_Work request_. Could you count the lines in the data that contain "hold"? Reply with the number only.

§ §

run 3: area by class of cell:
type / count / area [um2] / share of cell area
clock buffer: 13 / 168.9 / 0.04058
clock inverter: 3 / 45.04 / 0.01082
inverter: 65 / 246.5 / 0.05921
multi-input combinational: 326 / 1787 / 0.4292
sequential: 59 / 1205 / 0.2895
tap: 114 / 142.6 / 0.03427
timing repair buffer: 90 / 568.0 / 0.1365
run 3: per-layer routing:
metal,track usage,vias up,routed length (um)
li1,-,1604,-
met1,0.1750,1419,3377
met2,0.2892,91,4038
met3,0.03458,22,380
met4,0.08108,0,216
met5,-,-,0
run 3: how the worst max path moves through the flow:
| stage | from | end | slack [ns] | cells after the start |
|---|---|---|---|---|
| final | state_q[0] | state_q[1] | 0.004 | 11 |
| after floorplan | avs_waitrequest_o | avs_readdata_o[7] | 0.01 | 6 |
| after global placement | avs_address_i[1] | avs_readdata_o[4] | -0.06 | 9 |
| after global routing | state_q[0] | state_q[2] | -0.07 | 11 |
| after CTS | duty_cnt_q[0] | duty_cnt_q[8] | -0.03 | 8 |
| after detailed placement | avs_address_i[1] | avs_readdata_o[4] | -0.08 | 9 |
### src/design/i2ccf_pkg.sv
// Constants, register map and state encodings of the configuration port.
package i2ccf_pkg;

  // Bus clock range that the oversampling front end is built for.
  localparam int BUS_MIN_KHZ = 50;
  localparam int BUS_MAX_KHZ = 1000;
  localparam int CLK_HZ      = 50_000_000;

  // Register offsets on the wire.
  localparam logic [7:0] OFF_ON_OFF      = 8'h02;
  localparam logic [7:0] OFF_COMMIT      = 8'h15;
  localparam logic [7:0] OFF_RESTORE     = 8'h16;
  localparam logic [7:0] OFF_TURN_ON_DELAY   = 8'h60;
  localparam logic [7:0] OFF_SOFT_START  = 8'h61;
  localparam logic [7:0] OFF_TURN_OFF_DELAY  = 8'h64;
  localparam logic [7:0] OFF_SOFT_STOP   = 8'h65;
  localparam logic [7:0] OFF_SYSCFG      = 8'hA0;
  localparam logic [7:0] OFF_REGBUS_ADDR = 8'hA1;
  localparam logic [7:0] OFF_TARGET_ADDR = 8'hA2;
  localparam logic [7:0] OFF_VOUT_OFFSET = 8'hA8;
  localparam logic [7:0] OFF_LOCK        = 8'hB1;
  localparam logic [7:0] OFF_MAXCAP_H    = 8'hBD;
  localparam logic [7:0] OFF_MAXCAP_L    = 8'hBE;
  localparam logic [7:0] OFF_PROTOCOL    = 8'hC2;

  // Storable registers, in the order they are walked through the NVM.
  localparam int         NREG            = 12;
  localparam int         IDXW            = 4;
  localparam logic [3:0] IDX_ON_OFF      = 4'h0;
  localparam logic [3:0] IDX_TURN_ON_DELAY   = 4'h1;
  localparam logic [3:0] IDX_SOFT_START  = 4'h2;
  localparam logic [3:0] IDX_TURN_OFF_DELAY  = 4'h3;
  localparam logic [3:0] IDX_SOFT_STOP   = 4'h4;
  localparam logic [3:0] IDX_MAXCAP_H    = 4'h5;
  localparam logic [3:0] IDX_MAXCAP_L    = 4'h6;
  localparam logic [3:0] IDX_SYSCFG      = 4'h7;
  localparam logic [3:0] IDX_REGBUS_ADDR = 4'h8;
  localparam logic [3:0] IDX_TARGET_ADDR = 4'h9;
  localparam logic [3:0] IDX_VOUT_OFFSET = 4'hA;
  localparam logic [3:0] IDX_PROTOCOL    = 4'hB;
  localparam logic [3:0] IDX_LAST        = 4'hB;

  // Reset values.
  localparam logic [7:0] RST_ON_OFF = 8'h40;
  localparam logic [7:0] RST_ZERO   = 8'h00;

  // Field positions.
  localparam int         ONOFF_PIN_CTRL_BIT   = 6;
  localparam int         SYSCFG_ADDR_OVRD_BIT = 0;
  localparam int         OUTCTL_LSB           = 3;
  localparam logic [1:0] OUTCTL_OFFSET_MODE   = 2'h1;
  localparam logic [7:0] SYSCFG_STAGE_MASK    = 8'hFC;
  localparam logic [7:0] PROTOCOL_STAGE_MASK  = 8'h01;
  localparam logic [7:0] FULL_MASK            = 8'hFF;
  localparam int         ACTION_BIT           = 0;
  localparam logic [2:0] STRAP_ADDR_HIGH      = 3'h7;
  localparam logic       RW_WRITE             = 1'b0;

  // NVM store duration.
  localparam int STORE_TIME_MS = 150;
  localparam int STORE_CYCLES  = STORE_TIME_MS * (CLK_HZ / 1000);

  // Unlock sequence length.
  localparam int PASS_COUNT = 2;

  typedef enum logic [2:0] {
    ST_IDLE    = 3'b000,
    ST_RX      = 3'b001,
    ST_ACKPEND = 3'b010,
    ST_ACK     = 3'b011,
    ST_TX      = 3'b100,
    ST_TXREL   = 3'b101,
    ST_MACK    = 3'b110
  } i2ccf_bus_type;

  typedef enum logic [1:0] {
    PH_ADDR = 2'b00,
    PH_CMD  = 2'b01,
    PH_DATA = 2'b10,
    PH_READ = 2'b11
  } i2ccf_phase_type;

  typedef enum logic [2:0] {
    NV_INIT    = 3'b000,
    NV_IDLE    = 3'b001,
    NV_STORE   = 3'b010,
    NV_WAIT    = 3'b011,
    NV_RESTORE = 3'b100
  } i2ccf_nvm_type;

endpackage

§ §

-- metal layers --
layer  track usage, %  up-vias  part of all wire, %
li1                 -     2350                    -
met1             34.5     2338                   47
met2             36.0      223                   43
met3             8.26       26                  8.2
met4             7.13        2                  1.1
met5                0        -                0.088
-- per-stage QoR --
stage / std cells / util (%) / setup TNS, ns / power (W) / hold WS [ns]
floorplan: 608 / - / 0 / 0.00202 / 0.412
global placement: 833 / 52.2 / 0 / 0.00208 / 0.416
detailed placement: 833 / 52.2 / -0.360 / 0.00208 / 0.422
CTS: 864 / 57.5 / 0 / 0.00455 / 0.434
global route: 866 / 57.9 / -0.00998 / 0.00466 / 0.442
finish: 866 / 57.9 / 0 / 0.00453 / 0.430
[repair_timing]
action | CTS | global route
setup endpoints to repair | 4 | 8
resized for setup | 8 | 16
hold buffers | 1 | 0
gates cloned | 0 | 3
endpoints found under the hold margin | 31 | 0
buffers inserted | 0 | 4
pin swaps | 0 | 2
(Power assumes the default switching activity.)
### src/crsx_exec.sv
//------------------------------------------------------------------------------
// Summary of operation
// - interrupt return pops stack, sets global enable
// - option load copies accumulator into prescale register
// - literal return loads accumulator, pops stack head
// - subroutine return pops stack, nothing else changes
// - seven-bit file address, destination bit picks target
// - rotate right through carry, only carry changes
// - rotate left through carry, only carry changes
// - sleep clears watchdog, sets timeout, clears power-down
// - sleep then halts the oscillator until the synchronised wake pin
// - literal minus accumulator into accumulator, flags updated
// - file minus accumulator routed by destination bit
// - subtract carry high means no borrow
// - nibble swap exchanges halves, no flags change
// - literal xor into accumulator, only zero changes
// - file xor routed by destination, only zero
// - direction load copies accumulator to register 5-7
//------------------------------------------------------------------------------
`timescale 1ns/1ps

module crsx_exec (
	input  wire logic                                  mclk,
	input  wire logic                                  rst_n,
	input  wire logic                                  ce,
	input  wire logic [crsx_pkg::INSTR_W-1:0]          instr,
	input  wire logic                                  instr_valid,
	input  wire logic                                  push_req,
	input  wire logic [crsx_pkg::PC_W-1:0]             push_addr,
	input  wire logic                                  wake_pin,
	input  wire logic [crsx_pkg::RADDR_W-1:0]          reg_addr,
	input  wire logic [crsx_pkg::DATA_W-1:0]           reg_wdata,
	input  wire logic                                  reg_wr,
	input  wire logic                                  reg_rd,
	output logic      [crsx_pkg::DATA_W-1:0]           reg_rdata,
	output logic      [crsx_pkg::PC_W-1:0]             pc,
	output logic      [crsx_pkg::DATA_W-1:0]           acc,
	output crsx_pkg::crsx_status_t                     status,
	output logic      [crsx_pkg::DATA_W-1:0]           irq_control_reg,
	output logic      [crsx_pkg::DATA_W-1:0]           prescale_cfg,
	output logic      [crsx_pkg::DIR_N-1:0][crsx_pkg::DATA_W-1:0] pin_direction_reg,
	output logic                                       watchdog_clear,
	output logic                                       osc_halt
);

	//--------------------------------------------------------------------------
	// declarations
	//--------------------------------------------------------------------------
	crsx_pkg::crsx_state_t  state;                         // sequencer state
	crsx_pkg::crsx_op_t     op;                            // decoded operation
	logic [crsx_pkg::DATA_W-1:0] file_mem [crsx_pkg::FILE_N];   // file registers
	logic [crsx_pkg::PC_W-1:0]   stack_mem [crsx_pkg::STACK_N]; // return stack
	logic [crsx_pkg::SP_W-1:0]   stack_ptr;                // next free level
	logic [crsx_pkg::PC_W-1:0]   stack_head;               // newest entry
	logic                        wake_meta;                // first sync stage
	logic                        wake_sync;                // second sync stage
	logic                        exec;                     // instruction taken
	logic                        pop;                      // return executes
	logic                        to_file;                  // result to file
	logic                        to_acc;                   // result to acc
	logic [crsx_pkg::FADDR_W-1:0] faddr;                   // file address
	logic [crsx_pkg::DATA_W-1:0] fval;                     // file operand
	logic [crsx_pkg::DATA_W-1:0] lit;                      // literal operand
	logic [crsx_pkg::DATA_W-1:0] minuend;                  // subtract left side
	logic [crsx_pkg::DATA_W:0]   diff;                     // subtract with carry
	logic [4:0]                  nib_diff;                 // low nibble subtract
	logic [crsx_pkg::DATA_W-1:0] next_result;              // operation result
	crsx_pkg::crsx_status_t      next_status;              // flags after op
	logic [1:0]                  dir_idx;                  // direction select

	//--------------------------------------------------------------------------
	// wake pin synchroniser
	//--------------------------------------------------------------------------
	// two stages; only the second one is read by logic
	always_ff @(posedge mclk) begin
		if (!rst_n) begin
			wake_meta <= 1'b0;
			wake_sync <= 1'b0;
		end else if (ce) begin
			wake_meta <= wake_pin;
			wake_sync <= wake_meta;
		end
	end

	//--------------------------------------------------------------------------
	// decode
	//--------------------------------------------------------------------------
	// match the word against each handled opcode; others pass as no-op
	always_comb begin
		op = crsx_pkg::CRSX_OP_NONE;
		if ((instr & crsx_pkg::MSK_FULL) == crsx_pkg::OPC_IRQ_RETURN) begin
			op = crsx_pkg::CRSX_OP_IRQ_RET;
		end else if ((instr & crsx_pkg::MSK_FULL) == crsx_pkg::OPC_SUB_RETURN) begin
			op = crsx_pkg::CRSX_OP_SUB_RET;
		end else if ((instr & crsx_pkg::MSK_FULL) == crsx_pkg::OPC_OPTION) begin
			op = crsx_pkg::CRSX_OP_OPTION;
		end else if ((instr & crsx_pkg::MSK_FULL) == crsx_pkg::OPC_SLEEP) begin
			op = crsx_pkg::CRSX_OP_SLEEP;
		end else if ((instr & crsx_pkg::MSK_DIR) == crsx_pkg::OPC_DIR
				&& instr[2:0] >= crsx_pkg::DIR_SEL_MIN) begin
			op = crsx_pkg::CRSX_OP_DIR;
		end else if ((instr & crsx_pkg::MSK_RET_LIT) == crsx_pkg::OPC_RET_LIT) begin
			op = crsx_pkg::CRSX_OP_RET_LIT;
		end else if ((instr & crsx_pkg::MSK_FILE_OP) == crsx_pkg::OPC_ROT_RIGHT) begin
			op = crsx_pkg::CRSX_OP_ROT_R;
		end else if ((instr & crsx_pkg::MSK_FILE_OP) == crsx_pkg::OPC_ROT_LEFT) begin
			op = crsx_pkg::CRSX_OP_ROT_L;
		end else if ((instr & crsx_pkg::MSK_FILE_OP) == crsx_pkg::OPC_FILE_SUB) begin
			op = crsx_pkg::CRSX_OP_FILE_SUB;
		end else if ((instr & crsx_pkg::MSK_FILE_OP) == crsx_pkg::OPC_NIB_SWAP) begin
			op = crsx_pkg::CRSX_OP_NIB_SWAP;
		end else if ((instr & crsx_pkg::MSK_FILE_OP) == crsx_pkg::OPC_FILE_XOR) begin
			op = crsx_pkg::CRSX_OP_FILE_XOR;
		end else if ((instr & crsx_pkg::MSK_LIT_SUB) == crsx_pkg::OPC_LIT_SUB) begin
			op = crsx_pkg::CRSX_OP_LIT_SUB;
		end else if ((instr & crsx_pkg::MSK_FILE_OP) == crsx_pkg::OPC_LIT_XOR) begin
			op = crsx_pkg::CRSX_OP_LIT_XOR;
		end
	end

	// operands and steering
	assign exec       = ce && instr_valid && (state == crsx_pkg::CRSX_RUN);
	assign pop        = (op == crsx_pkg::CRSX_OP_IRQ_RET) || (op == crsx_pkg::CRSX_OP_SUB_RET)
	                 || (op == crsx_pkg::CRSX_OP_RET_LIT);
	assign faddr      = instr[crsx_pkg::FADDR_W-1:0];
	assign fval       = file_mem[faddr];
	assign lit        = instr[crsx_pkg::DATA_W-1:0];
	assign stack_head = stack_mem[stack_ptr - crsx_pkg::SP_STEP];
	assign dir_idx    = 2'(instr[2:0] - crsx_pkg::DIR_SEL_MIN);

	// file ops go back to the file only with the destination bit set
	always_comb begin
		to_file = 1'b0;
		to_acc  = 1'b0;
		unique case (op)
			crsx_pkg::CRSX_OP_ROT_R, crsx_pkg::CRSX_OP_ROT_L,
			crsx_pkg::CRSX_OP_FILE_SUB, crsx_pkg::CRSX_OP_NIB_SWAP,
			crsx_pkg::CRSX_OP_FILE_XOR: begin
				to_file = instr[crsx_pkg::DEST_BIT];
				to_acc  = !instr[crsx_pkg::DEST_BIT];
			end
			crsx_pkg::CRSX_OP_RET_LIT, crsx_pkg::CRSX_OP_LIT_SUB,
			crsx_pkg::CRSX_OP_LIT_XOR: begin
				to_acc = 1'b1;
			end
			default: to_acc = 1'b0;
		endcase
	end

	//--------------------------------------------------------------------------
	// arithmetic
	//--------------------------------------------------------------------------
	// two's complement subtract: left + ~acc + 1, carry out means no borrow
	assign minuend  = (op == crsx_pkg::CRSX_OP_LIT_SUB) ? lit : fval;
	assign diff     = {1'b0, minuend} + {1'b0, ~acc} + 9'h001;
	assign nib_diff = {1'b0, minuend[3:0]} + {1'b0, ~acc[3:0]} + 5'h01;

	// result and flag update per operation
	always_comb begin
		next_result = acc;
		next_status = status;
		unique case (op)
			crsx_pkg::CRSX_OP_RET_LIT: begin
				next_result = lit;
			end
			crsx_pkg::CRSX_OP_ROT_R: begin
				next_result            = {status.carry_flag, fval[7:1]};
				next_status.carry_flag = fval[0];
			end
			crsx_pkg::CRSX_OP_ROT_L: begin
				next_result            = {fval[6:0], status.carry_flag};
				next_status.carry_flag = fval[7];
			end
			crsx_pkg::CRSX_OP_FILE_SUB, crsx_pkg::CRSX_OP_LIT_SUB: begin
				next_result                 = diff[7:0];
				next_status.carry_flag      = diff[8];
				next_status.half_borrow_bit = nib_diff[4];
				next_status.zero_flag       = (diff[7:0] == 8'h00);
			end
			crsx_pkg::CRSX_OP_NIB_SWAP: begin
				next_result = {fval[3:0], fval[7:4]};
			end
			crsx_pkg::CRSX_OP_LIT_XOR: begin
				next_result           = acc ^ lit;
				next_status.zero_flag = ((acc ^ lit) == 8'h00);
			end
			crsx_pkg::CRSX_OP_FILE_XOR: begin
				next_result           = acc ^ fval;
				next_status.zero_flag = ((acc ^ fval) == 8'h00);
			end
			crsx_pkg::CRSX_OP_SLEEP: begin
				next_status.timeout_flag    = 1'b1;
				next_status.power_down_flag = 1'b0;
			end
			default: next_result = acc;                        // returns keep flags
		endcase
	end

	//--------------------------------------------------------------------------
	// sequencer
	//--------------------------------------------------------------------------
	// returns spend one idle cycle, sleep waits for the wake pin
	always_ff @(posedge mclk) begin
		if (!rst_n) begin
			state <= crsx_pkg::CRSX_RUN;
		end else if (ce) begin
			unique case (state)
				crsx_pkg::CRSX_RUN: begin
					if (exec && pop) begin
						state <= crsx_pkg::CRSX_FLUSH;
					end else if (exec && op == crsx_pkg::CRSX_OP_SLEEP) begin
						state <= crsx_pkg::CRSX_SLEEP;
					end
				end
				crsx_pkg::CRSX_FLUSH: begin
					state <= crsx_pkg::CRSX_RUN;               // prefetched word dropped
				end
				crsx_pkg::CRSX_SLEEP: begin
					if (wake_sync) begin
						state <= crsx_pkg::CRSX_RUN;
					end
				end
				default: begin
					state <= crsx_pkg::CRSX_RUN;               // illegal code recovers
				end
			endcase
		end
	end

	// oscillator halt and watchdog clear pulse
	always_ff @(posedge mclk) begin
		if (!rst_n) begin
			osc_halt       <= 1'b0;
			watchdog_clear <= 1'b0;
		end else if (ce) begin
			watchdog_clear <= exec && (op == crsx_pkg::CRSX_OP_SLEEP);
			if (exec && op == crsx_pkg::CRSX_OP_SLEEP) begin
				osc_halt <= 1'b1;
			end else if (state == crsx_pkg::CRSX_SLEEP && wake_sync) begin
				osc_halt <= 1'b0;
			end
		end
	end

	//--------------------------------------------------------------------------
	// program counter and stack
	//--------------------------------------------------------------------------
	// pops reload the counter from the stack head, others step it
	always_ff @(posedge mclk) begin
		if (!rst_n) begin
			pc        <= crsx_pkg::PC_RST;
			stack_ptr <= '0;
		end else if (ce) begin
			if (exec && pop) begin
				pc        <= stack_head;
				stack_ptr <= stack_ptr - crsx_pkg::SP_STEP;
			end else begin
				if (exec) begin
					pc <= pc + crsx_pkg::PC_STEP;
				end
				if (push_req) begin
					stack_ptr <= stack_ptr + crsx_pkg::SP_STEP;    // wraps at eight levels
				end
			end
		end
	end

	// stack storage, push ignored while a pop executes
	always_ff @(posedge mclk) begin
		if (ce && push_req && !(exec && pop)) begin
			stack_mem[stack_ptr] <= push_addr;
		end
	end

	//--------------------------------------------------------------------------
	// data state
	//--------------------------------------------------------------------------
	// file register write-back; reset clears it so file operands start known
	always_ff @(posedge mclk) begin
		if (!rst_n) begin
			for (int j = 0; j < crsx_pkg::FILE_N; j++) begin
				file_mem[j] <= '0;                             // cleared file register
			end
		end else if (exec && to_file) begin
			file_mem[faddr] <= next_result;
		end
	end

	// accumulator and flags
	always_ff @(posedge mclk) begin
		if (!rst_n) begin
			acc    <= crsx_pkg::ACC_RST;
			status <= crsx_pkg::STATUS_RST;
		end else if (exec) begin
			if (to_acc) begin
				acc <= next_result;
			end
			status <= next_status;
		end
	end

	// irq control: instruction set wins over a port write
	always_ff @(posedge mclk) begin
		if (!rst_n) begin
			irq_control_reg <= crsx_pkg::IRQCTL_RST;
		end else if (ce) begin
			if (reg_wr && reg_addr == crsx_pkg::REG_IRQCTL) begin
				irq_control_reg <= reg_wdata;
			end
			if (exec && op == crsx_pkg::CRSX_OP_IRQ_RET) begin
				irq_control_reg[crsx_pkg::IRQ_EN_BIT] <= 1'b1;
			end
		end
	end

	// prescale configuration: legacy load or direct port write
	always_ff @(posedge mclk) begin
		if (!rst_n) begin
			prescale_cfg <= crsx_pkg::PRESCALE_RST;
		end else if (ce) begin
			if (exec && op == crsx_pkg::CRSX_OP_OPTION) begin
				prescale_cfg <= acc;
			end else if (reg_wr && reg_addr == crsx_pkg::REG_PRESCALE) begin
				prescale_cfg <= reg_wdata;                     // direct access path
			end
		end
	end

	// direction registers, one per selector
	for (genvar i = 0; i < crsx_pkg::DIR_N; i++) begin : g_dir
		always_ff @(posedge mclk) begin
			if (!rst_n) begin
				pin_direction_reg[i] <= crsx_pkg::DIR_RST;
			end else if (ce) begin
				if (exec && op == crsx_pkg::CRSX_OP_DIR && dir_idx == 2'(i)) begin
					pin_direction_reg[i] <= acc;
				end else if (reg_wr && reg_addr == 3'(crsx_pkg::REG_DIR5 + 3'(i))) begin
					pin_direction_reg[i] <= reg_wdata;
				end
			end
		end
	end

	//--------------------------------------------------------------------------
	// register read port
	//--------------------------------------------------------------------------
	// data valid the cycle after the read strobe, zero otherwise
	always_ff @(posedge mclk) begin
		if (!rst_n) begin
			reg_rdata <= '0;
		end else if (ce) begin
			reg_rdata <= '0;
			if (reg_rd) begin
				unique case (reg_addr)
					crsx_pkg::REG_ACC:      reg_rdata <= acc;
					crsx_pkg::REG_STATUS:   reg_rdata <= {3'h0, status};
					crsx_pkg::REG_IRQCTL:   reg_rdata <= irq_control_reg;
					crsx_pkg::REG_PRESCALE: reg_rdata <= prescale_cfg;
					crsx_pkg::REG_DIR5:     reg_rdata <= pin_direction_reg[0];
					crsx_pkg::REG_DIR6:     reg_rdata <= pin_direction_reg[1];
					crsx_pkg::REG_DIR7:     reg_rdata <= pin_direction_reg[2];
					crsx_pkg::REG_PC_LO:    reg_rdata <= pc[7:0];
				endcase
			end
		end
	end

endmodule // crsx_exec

§ §

_Answer for the task_. 3